● **Directions for this task**
Could you give the number of lines in the entries below that contain the word "changed"? Only the number is wanted.
START Records for the task
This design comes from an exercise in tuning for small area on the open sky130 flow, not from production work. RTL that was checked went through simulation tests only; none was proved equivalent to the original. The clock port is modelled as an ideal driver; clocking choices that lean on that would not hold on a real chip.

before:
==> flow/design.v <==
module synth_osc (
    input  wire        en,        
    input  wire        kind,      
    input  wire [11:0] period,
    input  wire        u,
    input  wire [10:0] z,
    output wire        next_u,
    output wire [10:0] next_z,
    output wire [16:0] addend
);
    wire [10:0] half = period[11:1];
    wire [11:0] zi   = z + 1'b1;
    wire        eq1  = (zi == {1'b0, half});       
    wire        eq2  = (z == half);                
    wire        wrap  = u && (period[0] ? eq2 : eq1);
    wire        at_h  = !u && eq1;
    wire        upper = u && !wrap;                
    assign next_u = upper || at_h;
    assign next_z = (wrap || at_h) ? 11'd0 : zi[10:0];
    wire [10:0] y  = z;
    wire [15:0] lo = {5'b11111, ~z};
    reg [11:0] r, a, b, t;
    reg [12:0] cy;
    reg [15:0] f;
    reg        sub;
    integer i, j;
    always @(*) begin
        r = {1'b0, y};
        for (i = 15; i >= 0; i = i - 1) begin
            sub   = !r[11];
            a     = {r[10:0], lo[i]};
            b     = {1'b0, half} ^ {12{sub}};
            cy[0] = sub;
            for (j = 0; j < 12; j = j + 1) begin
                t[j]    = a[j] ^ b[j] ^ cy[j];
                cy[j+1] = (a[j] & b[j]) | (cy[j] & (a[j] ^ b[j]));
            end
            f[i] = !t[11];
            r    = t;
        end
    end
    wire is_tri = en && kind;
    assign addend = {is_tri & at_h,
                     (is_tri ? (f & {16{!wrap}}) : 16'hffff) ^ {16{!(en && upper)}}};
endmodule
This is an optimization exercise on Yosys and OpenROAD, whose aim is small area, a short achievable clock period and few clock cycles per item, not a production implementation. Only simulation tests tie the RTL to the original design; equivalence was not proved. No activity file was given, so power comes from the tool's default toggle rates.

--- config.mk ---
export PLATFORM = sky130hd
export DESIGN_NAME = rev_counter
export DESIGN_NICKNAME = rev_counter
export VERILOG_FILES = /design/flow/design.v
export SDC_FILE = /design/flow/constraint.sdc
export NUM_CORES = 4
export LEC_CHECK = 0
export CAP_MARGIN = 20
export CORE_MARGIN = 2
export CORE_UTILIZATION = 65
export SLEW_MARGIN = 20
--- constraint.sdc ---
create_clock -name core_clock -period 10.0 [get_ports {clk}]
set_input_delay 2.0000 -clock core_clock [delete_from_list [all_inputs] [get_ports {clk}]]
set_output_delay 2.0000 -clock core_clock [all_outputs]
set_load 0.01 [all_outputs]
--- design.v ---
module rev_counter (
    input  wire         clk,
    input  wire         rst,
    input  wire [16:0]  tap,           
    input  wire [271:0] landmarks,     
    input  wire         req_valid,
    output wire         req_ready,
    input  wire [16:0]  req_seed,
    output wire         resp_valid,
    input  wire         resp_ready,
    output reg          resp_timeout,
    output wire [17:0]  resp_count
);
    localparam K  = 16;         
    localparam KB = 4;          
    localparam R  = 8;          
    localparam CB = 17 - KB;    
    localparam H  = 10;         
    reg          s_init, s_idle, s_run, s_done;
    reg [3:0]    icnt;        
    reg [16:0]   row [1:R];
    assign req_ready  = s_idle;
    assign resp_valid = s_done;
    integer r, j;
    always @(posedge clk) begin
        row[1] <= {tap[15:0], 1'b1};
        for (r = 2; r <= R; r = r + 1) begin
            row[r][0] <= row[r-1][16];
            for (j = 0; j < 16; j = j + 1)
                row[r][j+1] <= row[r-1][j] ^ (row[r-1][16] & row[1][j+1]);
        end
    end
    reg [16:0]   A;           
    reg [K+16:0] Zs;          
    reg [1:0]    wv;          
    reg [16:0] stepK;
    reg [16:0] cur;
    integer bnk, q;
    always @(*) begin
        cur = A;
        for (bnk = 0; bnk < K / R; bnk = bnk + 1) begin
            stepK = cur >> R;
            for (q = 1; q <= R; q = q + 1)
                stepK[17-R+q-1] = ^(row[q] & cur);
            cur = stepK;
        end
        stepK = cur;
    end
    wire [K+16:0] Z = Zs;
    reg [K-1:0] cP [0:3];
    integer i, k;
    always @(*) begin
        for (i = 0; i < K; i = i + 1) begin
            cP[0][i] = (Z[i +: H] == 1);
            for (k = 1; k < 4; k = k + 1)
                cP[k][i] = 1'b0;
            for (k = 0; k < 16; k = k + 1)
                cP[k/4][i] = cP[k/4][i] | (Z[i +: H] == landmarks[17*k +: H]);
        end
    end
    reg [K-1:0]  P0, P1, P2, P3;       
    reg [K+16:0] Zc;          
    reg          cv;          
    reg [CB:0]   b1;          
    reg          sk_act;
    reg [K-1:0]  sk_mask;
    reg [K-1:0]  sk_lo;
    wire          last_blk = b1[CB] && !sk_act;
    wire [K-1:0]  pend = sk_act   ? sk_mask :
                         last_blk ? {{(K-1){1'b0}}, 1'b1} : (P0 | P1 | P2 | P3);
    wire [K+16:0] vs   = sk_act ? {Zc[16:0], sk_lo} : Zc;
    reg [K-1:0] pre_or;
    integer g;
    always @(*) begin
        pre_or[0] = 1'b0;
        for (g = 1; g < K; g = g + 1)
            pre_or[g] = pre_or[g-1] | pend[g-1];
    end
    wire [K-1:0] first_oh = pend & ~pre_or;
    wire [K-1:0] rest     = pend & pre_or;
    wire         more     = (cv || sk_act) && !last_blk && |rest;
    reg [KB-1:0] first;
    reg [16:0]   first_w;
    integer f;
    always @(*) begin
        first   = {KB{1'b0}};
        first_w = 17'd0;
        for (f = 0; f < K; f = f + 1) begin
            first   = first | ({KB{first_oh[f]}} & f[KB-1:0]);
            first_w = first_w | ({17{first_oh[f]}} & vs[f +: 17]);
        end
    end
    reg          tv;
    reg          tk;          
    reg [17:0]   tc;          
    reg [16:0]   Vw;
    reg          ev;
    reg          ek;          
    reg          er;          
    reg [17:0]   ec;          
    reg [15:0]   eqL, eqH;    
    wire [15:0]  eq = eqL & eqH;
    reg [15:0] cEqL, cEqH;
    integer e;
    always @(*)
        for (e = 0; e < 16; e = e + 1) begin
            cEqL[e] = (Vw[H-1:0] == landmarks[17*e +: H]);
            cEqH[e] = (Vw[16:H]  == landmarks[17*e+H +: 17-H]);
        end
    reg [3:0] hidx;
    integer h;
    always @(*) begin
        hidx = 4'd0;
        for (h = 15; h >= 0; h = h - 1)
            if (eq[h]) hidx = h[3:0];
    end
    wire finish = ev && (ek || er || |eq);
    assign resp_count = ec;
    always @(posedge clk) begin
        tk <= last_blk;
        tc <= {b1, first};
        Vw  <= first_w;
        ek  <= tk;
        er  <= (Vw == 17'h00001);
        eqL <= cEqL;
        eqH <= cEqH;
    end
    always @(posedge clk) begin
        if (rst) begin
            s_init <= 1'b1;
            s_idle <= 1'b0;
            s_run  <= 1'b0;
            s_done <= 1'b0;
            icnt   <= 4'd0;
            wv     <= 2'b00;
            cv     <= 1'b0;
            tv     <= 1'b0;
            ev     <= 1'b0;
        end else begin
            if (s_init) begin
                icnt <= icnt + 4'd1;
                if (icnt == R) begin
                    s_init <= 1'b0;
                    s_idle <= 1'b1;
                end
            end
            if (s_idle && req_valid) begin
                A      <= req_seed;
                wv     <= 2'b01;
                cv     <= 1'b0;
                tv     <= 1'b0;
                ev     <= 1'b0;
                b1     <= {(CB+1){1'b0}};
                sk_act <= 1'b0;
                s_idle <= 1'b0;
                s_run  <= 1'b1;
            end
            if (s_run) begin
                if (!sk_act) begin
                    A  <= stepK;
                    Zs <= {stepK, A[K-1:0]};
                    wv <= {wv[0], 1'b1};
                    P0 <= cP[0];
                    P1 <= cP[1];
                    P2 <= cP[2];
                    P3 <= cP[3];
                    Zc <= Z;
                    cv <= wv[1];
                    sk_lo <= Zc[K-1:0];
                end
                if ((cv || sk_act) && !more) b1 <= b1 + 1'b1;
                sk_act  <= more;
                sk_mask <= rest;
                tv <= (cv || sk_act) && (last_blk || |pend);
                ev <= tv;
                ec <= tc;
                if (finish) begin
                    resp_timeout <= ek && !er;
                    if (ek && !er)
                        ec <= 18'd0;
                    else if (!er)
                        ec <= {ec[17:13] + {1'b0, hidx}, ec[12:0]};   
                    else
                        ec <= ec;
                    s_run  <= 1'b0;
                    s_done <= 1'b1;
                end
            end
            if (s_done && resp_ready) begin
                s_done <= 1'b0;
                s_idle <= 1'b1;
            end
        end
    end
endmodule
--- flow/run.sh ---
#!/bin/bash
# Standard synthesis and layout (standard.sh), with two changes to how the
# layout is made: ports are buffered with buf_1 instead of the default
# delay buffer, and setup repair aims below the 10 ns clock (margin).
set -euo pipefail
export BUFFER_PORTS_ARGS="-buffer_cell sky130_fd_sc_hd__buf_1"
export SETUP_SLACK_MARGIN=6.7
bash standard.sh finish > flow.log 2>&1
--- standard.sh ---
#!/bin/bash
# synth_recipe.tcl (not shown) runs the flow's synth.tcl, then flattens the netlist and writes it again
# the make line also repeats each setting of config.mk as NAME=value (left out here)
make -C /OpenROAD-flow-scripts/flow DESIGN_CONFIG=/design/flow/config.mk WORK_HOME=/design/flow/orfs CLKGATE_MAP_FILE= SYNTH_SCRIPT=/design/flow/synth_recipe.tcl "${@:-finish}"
END Records for the task
START Records for the task
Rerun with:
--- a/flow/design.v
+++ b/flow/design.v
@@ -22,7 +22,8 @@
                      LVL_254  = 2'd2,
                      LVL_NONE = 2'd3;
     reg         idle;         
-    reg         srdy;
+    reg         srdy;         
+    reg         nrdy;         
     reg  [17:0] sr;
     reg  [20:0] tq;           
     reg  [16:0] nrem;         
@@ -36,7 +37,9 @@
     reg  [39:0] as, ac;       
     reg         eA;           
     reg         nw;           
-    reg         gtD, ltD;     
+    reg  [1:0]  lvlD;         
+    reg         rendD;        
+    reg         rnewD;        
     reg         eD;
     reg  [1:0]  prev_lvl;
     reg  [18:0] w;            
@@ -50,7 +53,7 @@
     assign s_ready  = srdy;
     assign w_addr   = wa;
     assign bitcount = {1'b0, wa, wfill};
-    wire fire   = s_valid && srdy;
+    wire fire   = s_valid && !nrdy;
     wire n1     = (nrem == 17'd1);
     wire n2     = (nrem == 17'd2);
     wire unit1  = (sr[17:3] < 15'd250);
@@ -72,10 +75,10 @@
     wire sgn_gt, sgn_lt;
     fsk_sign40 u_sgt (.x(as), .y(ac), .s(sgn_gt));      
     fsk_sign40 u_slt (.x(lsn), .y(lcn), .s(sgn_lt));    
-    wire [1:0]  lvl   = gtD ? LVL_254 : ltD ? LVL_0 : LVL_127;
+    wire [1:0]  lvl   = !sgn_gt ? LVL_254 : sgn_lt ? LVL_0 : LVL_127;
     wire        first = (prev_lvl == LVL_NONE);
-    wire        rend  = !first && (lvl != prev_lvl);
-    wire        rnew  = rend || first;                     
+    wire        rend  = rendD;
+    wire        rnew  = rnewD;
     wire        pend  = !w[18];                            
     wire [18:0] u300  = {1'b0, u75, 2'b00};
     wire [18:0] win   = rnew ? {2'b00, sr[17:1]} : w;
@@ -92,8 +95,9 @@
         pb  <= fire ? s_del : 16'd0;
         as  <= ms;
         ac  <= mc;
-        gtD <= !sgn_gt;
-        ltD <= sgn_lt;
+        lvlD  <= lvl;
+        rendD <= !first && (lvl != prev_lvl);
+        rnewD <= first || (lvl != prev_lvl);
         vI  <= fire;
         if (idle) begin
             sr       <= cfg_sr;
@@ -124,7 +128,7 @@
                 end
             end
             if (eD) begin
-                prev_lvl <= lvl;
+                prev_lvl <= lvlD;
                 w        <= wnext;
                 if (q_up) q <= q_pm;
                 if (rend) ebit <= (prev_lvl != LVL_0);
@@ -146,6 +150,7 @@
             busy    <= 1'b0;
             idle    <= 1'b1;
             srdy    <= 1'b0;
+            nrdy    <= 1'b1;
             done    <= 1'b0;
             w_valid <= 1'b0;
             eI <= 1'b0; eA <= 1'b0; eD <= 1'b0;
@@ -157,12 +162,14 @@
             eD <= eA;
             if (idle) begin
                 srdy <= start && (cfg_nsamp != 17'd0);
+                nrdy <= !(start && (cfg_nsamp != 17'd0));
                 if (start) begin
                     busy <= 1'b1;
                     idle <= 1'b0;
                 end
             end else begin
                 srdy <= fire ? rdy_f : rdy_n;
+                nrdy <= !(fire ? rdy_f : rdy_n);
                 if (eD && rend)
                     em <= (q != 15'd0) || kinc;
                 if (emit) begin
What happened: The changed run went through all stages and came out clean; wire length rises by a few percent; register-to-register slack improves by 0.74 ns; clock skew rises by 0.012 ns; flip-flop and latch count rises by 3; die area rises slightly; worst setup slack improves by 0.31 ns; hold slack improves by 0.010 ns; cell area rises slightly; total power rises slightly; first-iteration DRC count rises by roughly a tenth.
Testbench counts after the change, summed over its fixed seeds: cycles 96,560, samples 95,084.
END Records for the task
START Records for the task
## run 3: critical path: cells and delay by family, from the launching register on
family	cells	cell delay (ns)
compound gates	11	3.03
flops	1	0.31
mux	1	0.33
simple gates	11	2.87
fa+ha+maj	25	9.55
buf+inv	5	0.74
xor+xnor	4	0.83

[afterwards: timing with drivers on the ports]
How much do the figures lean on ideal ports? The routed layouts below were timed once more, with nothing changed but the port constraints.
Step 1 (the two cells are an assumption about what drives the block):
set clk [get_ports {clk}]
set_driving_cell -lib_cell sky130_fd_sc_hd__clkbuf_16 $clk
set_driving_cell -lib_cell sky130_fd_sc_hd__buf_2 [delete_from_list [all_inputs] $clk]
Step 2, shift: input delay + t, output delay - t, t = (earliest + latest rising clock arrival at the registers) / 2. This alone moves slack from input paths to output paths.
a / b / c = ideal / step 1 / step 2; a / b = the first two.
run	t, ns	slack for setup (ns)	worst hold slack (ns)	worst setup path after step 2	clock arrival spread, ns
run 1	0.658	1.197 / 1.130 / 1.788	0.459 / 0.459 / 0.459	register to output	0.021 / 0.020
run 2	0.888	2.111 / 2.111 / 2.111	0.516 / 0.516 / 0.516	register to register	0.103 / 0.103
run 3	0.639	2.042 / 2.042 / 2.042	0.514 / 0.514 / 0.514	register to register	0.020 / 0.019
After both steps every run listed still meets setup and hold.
END Records for the task
● **Response for this exercise**
2